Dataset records

[config.mk]
export PLATFORM = sky130hd
export DESIGN_NAME = ram_port_flat
export DESIGN_NICKNAME = d
export VERILOG_FILES = /design/src/rtl/ram_port_if.sv /design/src/rtl/ram_port.sv /design/src/flat_wrapper.sv
export SDC_FILE = /design/constraint.sdc
export NUM_CORES = 1
export LEC_CHECK = 0
export ABC_CLOCK_PERIOD_IN_PS = 3300
export CORE_ASPECT_RATIO = 0.75
export CORE_UTILIZATION = 42
export CTS_CLUSTER_DIAMETER = 150
export CTS_CLUSTER_SIZE = 16
export DETAILED_ROUTE_END_ITERATION = 7
export PLACE_DENSITY = 0.82
export SLEW_MARGIN = 20
export SYNTH_ARGS = -nofsm -noshare
export SYNTH_HDL_FRONTEND = slang
export SYNTH_SLANG_ARGS = --single-unit
[constraint.sdc]
create_clock -name clock -period 3.3 [get_ports clock]
set_input_delay 0.66 -clock clock [delete_from_list [all_inputs] [get_ports clock]]
set_output_delay 0.66 -clock clock [all_outputs]
set_load 0.01 [all_outputs]
[src/rtl/ram_port_if.sv]
// Controller-side RAM channel set: address, write-data and read-data channels.
// Every channel is valid/ready: a beat transfers on the rising edge where both are high.
interface ram_port_if;
    logic        cntl2ram_a_valid;
    logic        cntl2ram_a_ready;
    logic        cntl2ram_a_write;
    logic [31:0] cntl2ram_a_addr;
    logic        cntl2ram_w_valid;
    logic        cntl2ram_w_ready;
    logic [31:0] cntl2ram_w_data;
    logic        ram2cntl_r_valid;
    logic        ram2cntl_r_ready;
    logic [31:0] ram2cntl_r_data;

    modport master (
        output cntl2ram_a_valid, cntl2ram_a_write, cntl2ram_a_addr,
        output cntl2ram_w_valid, cntl2ram_w_data,
        output ram2cntl_r_ready,
        input  cntl2ram_a_ready, cntl2ram_w_ready,
        input  ram2cntl_r_valid, ram2cntl_r_data
    );

    modport slave (
        input  cntl2ram_a_valid, cntl2ram_a_write, cntl2ram_a_addr,
        input  cntl2ram_w_valid, cntl2ram_w_data,
        input  ram2cntl_r_ready,
        output cntl2ram_a_ready, cntl2ram_w_ready,
        output ram2cntl_r_valid, ram2cntl_r_data
    );
endinterface

[src/rtl/ram_port.sv]
// Line-burst bridge from the controller RAM channels to a single-port SRAM with
// one-cycle read latency; a two-entry read FIFO absorbs read-channel backpressure.
module ram_port #(
    parameter int ADDR_WIDTH = 12,
    parameter int BEATS      = 4
) (
    input  logic                  clock,
    input  logic                  reset_n,
    ram_port_if.slave             bus,
    output logic                  sram_cs,
    output logic                  sram_we,
    output logic [ADDR_WIDTH-1:0] sram_addr,
    output logic [31:0]           sram_wdata,
    input  logic [31:0]           sram_rdata,
    output logic                  busy,
    output logic [1:0]            dbg_state_o
);
    localparam int LW = $clog2(BEATS);
    localparam int CW = LW + 1;
    localparam logic [CW-1:0] BEATS_C = CW'(BEATS);
    localparam logic [CW-1:0] LAST_C  = CW'(BEATS - 1);

    typedef enum logic [1:0] {
        S_IDLE  = 2'd0,
        S_WRITE = 2'd1,
        S_READ  = 2'd2
    } state_e;

    state_e                state_q, state_d;
    logic [ADDR_WIDTH-1:0] base_q, base_d;
    logic [CW-1:0]         beat_cnt_q, beat_cnt_d;
    logic                  pending_q, pending_d;
    logic [1:0]            count_q, count_d;
    logic                  rd_ptr_q, rd_ptr_d;
    logic                  wr_ptr_q, wr_ptr_d;
    logic [31:0]           fifo_q [2];

    logic       a_fire, w_fire, rd_issue, pop, push, fifo_pop;
    logic       write_last, read_done;
    logic [2:0] occ, occ_after;

    logic unused_addr;
    assign unused_addr = ^{bus.cntl2ram_a_addr[31:ADDR_WIDTH+2], bus.cntl2ram_a_addr[LW+1:0]};

    // The beat still in flight from the SRAM counts as an occupied FIFO slot.
    always_comb begin
        a_fire     = (state_q == S_IDLE) && bus.cntl2ram_a_valid;
        w_fire     = (state_q == S_WRITE) && bus.cntl2ram_w_valid;
        occ        = {1'b0, count_q} + {2'b00, pending_q};
        pop        = (occ != 3'd0) && bus.ram2cntl_r_ready;
        occ_after  = occ - {2'b00, pop};
        rd_issue   = (state_q == S_READ) && (beat_cnt_q < BEATS_C) && (occ_after < 3'd2);
        fifo_pop   = pop && (count_q != 2'd0);
        push       = pending_q && !(pop && (count_q == 2'd0));
        write_last = w_fire && (beat_cnt_q == LAST_C);
        read_done  = (state_q == S_READ) && (beat_cnt_q == BEATS_C) && pop && (occ_after == 3'd0);
    end

    always_ff @(posedge clock or negedge reset_n) begin
        if (!reset_n) begin
            state_q <= S_IDLE;
        end else begin
            state_q <= state_d;
        end
    end

    always_comb begin
        state_d = state_q;
        case (state_q)
            S_IDLE:  if (a_fire) state_d = bus.cntl2ram_a_write ? S_WRITE : S_READ;
            S_WRITE: if (write_last) state_d = S_IDLE;
            S_READ:  if (read_done) state_d = S_IDLE;
            default: state_d = S_IDLE;
        endcase
    end

    // When the FIFO is empty, data returning from the SRAM is presented directly,
    // so the first read beat is visible the cycle after its SRAM access.
    always_comb begin
        bus.cntl2ram_a_ready = (state_q == S_IDLE);
        bus.cntl2ram_w_ready = (state_q == S_WRITE);
        bus.ram2cntl_r_valid = (occ != 3'd0);
        bus.ram2cntl_r_data  = (count_q != 2'd0) ? fifo_q[rd_ptr_q] : sram_rdata;
        sram_cs              = w_fire || rd_issue;
        sram_we              = w_fire;
        sram_addr            = base_q + ADDR_WIDTH'(beat_cnt_q);
        sram_wdata           = bus.cntl2ram_w_data;
        busy                 = (state_q != S_IDLE) || (count_q != 2'd0);
        dbg_state_o          = state_q;
    end

    always_comb begin
        base_d     = base_q;
        beat_cnt_d = beat_cnt_q;
        if (a_fire) begin
            base_d     = {bus.cntl2ram_a_addr[ADDR_WIDTH+1:LW+2], {LW{1'b0}}};
            beat_cnt_d = '0;
        end else if (w_fire || rd_issue) begin
            beat_cnt_d = beat_cnt_q + 1'b1;
        end
        pending_d = rd_issue;
        count_d   = count_q + {1'b0, push} - {1'b0, fifo_pop};
        wr_ptr_d  = wr_ptr_q ^ push;
        rd_ptr_d  = rd_ptr_q ^ fifo_pop;
    end

    always_ff @(posedge clock or negedge reset_n) begin
        if (!reset_n) begin
            base_q     <= '0;
            beat_cnt_q <= '0;
            pending_q  <= 1'b0;
            count_q    <= 2'd0;
            wr_ptr_q   <= 1'b0;
            rd_ptr_q   <= 1'b0;
        end else begin
            base_q     <= base_d;
            beat_cnt_q <= beat_cnt_d;
            pending_q  <= pending_d;
            count_q    <= count_d;
            wr_ptr_q   <= wr_ptr_d;
            rd_ptr_q   <= rd_ptr_d;
        end
    end

    always_ff @(posedge clock) begin
        if (push) begin
            fifo_q[wr_ptr_q] <= sram_rdata;
        end
    end
endmodule

[src/flat_wrapper.sv]
// flat-port wrapper written by rule: the top's interface ports become plain ports
module ram_port_flat 
#(
    parameter int ADDR_WIDTH = 12,
    parameter int BEATS      = 4
)
  (clock, reset_n, sram_cs, sram_we, sram_addr, sram_wdata, sram_rdata, busy, dbg_state_o, bus_cntl2ram_a_valid, bus_cntl2ram_a_write, bus_cntl2ram_a_addr, bus_cntl2ram_w_valid, bus_cntl2ram_w_data, bus_ram2cntl_r_ready, bus_cntl2ram_a_ready, bus_cntl2ram_w_ready, bus_ram2cntl_r_valid, bus_ram2cntl_r_data);
  ram_port_if bus_i ();
  input  logic clock;
  input  logic reset_n;
  output logic sram_cs;
  output logic sram_we;
  output logic [ADDR_WIDTH-1:0] sram_addr;
  output logic [31:0] sram_wdata;
  input  logic [31:0] sram_rdata;
  output logic busy;
  output logic [1:0] dbg_state_o;
  input wire logic [$bits(bus_i.cntl2ram_a_valid)-1:0] bus_cntl2ram_a_valid;
  input wire logic [$bits(bus_i.cntl2ram_a_write)-1:0] bus_cntl2ram_a_write;
  input wire logic [$bits(bus_i.cntl2ram_a_addr)-1:0] bus_cntl2ram_a_addr;
  input wire logic [$bits(bus_i.cntl2ram_w_valid)-1:0] bus_cntl2ram_w_valid;
  input wire logic [$bits(bus_i.cntl2ram_w_data)-1:0] bus_cntl2ram_w_data;
  input wire logic [$bits(bus_i.ram2cntl_r_ready)-1:0] bus_ram2cntl_r_ready;
  output wire logic [$bits(bus_i.cntl2ram_a_ready)-1:0] bus_cntl2ram_a_ready;
  output wire logic [$bits(bus_i.cntl2ram_w_ready)-1:0] bus_cntl2ram_w_ready;
  output wire logic [$bits(bus_i.ram2cntl_r_valid)-1:0] bus_ram2cntl_r_valid;
  output wire logic [$bits(bus_i.ram2cntl_r_data)-1:0] bus_ram2cntl_r_data;
  assign bus_i.cntl2ram_a_valid = bus_cntl2ram_a_valid;
  assign bus_i.cntl2ram_a_write = bus_cntl2ram_a_write;
  assign bus_i.cntl2ram_a_addr = bus_cntl2ram_a_addr;
  assign bus_i.cntl2ram_w_valid = bus_cntl2ram_w_valid;
  assign bus_i.cntl2ram_w_data = bus_cntl2ram_w_data;
  assign bus_i.ram2cntl_r_ready = bus_ram2cntl_r_ready;
  assign bus_cntl2ram_a_ready = bus_i.cntl2ram_a_ready;
  assign bus_cntl2ram_w_ready = bus_i.cntl2ram_w_ready;
  assign bus_ram2cntl_r_valid = bus_i.ram2cntl_r_valid;
  assign bus_ram2cntl_r_data = bus_i.ram2cntl_r_data;
  ram_port #(.ADDR_WIDTH(ADDR_WIDTH), .BEATS(BEATS)) u_core (.clock(clock), .reset_n(reset_n), .bus(bus_i), .sram_cs(sram_cs), .sram_we(sram_we), .sram_addr(sram_addr), .sram_wdata(sram_wdata), .sram_rdata(sram_rdata), .busy(busy), .dbg_state_o(dbg_state_o));
endmodule
# After elaboration in Yosys (flattened, before gate mapping)
# Memory sizes are Yosys's and may differ from the RTL's.
# Index checks and enable logic that the tools add are counted.
[word_totals]
rom_bits = 0
elab_cells = 58
mem_bits_rw = 64
n_memories = 1
latchBits = 0
out_inout_bits = 84
in_bits = 102
ff_bits = 20
[memory_table]
columns = ["memory", "depth", "word_bits", "rd", "rd_clocked_by_memory_dff", "write_ports", "line_no", "source"]
rows = [
  ["u_core.fifo_q", 2, 32, 1, 0, 1, "ram_port.sv:36", "logic [31:0] fifo_q [2];"],
]
[classes]
reduce_logical = 23
n_addsub = 6
mul = 0
muxes = 10
eq_ne = 7
bitwise = 2
shifts = 0
order_cmp = 2
div_mod_pow = 0
[op_table]
columns = ["operator", "n"]
rows = [
  ["$mux W32", 1],
  ["$add A12 B3 Y12", 1],
  ["$logic_and A1 B1 Y1", 12],
  ["$mux W2", 4],
  ["$mux W3", 2],
  ["$ne A2 B1 Y1 const B", 3],
  ["$pmux W2 S3", 1],
  ["$reduce_bool A2 Y1", 3],
  ["$logic_not A2 Y1", 2],
  ["$add A2 B1 Y3", 1],
  ["$add A3 B1 Y3 const B", 1],
  ["$eq A3 B2 Y1 const B", 1],
  ["$eq A3 B3 Y1 const B", 1],
  ["$logic_not A3 Y1", 1],
  ["$lt A3 B2 Y1 const B", 1],
  ["$lt A3 B3 Y1 const B", 1],
  ["$reduce_and A3 Y1", 1],
  ["$reduce_bool A3 Y1", 1],
  ["$sub A3 B1 Y3", 1],
  ["$add A2 B1 Y2", 1],
  ["$eq A2 B1 Y1 const B", 1],
  ["$eq A2 B2 Y1 const B", 1],
  ["$logic_or A1 B1 Y1", 2],
  ["$mux W1", 2],
  ["other kinds (3)", 4],
]

# Longest topological paths before layout
[logic_depth]
word_depth = 9
ltp_mapped = 9
depth_no_buf = 9

# Least setup slack after synthesis
# Ideal clock, no wire load.
[synth_path]
path_kind = "flip-flop to flip-flop"
startpoint = "reg u_core.count_q[0]"
endpoint = "mem u_core.fifo_q[1][0] (enable)"
stages_incl_launch_ff = 7
arrival_ps = 2461
n_path_buf = 0
period_less_slack_ps = 2853
setup_ps = 392
required_time_ps = 2908
setup_slack_ps = 447
path_cell_list = "dfrtp_1 ha_1 ha_1 o31ai_1 inv_1 a21boi_0 ha_1"
[synth_between]
elab_chain_cells = 8
word_cells_on_any_way = 9
cone_classes = "add/sub: 1; mux: 2; reduce/logical: 6"
[synth_rtl]
columns = ["item", "line_no", "source"]
rows = [
  ["start: declaration", "ram_port.sv:33", "logic [1:0] count_q, count_d;"],
  ["start signal: assignment", "ram_port.sv:119", "count_q <= count_d;"],
  ["$add A2 B1 Y3", "ram_port.sv:49", "occ = {1'b0, count_q} + {2'b00, pending_q};"],
  ["$reduce_bool A3 Y1", "ram_port.sv:50", "pop = (occ != 3'd0) && bus.ram2cntl_r_ready;"],
  ["$logic_and A1 B1 Y1", "ram_port.sv:50", ""],
  ["$logic_and A1 B1 Y1 *", "ram_port.sv:54", "push = pending_q && !(pop && (count_q == 2'd0));"],
  ["$logic_not A1 Y1 *", "ram_port.sv:54", ""],
  ["$logic_and A1 B1 Y1 *", "ram_port.sv:54", ""],
  ["$mux W1 *", "ram_port.sv:126", "if (push) begin"],
  ["$mux W1 (not written as such) *", "ram_port.sv:127", "fifo_q[wr_ptr_q] <= sram_rdata;"],
  ["end: declaration", "ram_port.sv:36", ""],
]
# Mark *: on every way between the ends. The rest lies on a longest branch, timed or not.

# Worst setup path after layout
[layout_path]
startpoint = "reg u_core.count_q[0]"
endpoint = "out sram_cs"
[layout_between]
elab_chain_cells = 7
[layout_rtl]
columns = ["item", "line_no", "source"]
rows = [
  ["$add A2 B1 Y3 *", "ram_port.sv:49", ""],
  ["$reduce_bool A3 Y1", "ram_port.sv:50", ""],
  ["$logic_and A1 B1 Y1", "ram_port.sv:50", ""],
  ["$sub A3 B1 Y3 *", "ram_port.sv:51", "occ_after = occ - {2'b00, pop};"],
  ["$lt A3 B2 Y1 *", "ram_port.sv:52", "rd_issue = (state_q == S_READ) && (beat_cnt_q < BEATS_C) && (occ_after < 3'd2);"],
  ["$logic_and A1 B1 Y1 *", "ram_port.sv:52", ""],
  ["$logic_or A1 B1 Y1 *", "ram_port.sv:84", "sram_cs = w_fire || rd_issue;"],
  ["end: declaration", "flat_wrapper.sv:11", "output logic sram_cs;"],
]
# Marks and branches as above.

==> impl_metrics.csv <==
group,metric,value,unit
power_and_ir_drop,pwr-share-clk,20.0,%
min_path,hp-start,"u_core.base_q[2]$_DFFE_PN0P_",
sta,slew_headroom,37.9,%
floorplan,ioPinCount,186,
finish,final_util,58.2,%
yosys,syn-cell-area,4000,um^2
worst_setup_path,r2r_start,"u_core.count_q[0]$_DFF_PN0_",
yosys,yosysUniqueCellTypes,31,
worst_setup_path,cp_max_fo,3,
clock_tree,cts_max_path_buffers,2,
place,hpwl,5300,um
yosys,ys_seq_area_share,60.6,%
clock_tree,cts_tree,"yes",
global_route,globalRouteMet3Util,4.90,%
finish,fin_nets,501,
power_and_ir_drop,p_switching,0.00163,W
place,dp_slack,-77.2,ps
global_route,use_met1,20.7,%
drt,wl,7660,um
power_and_ir_drop,power_frac_comb,47.1,%
finish,diodes,0,
drt,drc,0,
outcome,status,"complete, no violations",
floorplan,die_w,115,um
clock_tree,cts_buffers,9,
sta,fin_skew,4.94,ps
global_route,grt_max_degree,40,
place,dpl.cell_count,498,
finish,stdcell_area,5310,um^2
global_route,use_met2,27.2,%
global_route,first_global_vias,2537,
finish,n_fill_cell,774,
power_and_ir_drop,seq_power_share,32.9,%
global_route,antenna_found_initial,0,
sta,slew_violations,0,
global_route,grt.busiest_layer,"met2",
floorplan,coreArea,9120,um^2
clock_tree,cts-root-buf,"clkbuf_16",
power_and_ir_drop,sw_frac_of_total,33.0,%
finish,drive_gt1_share,12.8,%
yosys,yosysWarnings,0,
power_and_ir_drop,power_density,929,nW/um^2
floorplan,dieHeight,86.5,um
yosys,synth_area_per_cell,12.9,um^2
clock_tree,worstSkewPairLatency,320,ps
clock_tree,postCtsHoldBufs,0,
floorplan,initial_utilization,43.8,%
worst_setup_path,worst_path_largest_cell_delay,390,ps
clock_tree,h-tree-depth,3,
worst_setup_path,crit_slowest_cell,"dfrtp_1",
drt,drtAntennaViolNets,0,
finish,area_growth,32.9,%
drt,vias_per_cell,4.80,
power_and_ir_drop,p_int,0.00330,W
worst_setup_path,crit_arrival,2550,ps
worst_setup_path,worstPathRequired,2640,ps
sta,worst_pin_slew,928,ps
drt,wl_per_cell,14.7,um
worst_setup_path,path_cells,"ha_2 -> ha_4 -> o31ai_4 -> inv_2 -> ha_1 -> ha_1 -> xnor2_2 -> a41oi_2 -> inv_1 -> clkdlybuf4s15_2",
worst_setup_path,critical_path_class,"reg -> out",
global_route,grtUsageTotal,16.3,%
finish,final_cells,519,
worst_setup_path,rr_worst_depth,11,
worst_setup_path,worstSetupStartpoint,"u_core.count_q[0]$_DFF_PN0_",
power_and_ir_drop,irDropWorstVdd,0.380,mV
drt,first_pass_iters,4,
min_path,min-delay-path-class,"reg -> reg",
floorplan,fp-row-count,30,
global_route,overflow,0,
clock_tree,cts_sinks,84,
power_and_ir_drop,leakage,2.02,nW
place,gp_congestion,0.751,
floorplan,die-area,9910,um^2
power_and_ir_drop,power,0.00493,W
yosys,ys_ff_latch,84,
sta,fmax,311,MHz
worst_setup_path,end_kind,"output pin",
sta,min_period_over_period,97.3,%
clock_tree,clk_pin_slew,60,ps
sta,period_needed,3210,ps
worst_setup_path,worstSetupStartpointType,"flop",
place,numPortBuffers,99,
yosys,syn_inst,309,
place,post_dp_cell_area,4930,um^2
sta,finalSetupViolations,0,
min_path,min_delay_path_depth,1,
flow_run,cap_viol_max_count,0,
drt,vias,2491,
drt,drt_iter0_drc,102,
global_route,grt_pass1_wl,12300,um
worst_setup_path,cpMostUsedCell,"ha_1",
yosys,syn-num-nets,424,
sta,hold_viol,0,
sta,setup_ws,87.9,ps
[routing by layer]
layer | part of all wire (%) | up-vias
li1 | - | 1218
met1 | 45 | 1188
met2 | 48 | 74
met3 | 5.1 | 11
met4 | 1.0 | 0
met5 | 0 | -
[critical path, delay by kind of cell (launching register included)]
| kind | cells | cell delay [ps] |
|---|---|---|
| flops | 1 | 390 |
| fa+ha+maj | 4 | 830 |
| xor+xnor | 1 | 160 |
| buf+inv | 3 | 350 |
| compound gates | 2 | 510 |
[metrics by stage]
step                setup TNS, ps  hold WS (ps)
floorplan                       0           364
global route                -6.53           560
CTS                             0           523
finish                          0           520
detailed placement          -77.2           509
global placement                0           497
[cells in the mapped netlist (all sizes together)]
cell type | n | share of area [%]
edfxtp | 64 | 48
buf | 41 | 7.3
nand2 | 34 | 3.2
mux2i | 33 | 8.3
o21ai | 32 | 4.0
dfrtp | 20 | 13
ha | 13 | 4.1
inv | 12 | 1.1
mux2 | 11 | 3.1
xnor2 | 10 | 2.2
clkbuf | 6 | 0.56
nand3 | 5 | 0.63
nor2 | 5 | 0.47
nand4 | 3 | 0.47
a21oi | 2 | 0.25
and3 | 2 | 0.31
nand2b | 2 | 0.31
xor2 | 2 | 0.44
a21boi | 1 | 0.19
a311oi | 1 | 0.22
a41oi | 1 | 0.41
and3b | 1 | 0.22
and4 | 1 | 0.22
nor2b | 1 | 0.16
nor3 | 1 | 0.13
nor3b | 1 | 0.31
o31a | 1 | 0.22
o31ai | 1 | 0.19
o32ai | 1 | 0.22
or3 | 1 | 0.16
[sequential cells by signal, summed over array words and instances (netlist names)]
| register | flops |
|---|---|
| u_core.fifo_q | 64 |
| u_core.base_q | 10 |
| u_core.beat_cnt_q | 3 |
| u_core.count_q | 2 |
| u_core.dbg_state_o | 2 |
| u_core.pending_q | 1 |
| u_core.rd_ptr_q | 1 |
| u_core.wr_ptr_q | 1 |
[cell families (layout without fill, tap and decap cells)]
kind of cell	after synthesis	in the layout	synth area share (%)
AO/OA/AOI/OAI	40	40	5.70
multiplexers	44	44	11.4
XOR/XNOR	12	12	2.63
flip-flops	84	84	60.6
buffers and inverters	59	141	9.02
adder cells (fa/ha/maj)	13	13	4.07
AND/OR/NAND/NOR	57	57	6.58
[layout by cell type (no fill, tap or decap), drive strengths merged, types with 3 or more instances in the layout]
cell type	n
buf	14
clkbuf	9
clkdlybuf4s50	98
dfrtp	20
edfxtp	64
ha	13
inv	14
mux2	11
mux2i	33
nand2	34
nand3	5
nand4	3
nor2	5
o21ai	32
xnor2	10
[power groups by stage]
stage,Combinational [W],Clock [W],Sequential [W]
global placement,0.00221,0,0.00162
detailed placement,0.00225,0,0.00164
CTS,0.00232,0.00102,0.00162
floorplan,0.00125,0,0.00155
finish,0.00232,0.000987,0.00162
global route,0.00254,0.00105,0.00166
[cell type report]
cell class                 instances  area (um^2)  area share, %
clock buffer                       9          225           4.24
clock inverter                     7         75.1           1.41
inverter                          12         45.0          0.849
multi-input combinational        166         1260           23.7
sequential                        84         2420           45.7
tap                              128          160           3.02
timing repair buffer             113         1120           21.1
[what timing repair did]
item	in CTS	in global routing
endpoints found under the setup margin	1	1
pin swaps	4	2
setup buffers	4	1
resized for setup	6	3
[final timing paths]
path / end / slack (ps)
setup reg to reg: u_core.beat_cnt_q[1]$_DFFE_PN0P_ / 660
min in group asynchronous: u_core.beat_cnt_q[0]$_DFFE_PN0P_ / 850
hold reg to reg: u_core.base_q[2]$_DFFE_PN0P_ / 520
setup / recovery: sram_cs / 90
hold / removal: u_core.base_q[2]$_DFFE_PN0P_ / 520
max in group asynchronous: u_core.rd_ptr_q$_DFF_PN0_ / 1810
Note: power is estimated with default switching activity, not from simulation.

(Task item) Wherever the string "enable" appears in the entries above, return the line it appears on.

(Task output)
# Index checks and enable logic that the tools add are counted.
endpoint = "mem u_core.fifo_q[1][0] (enable)"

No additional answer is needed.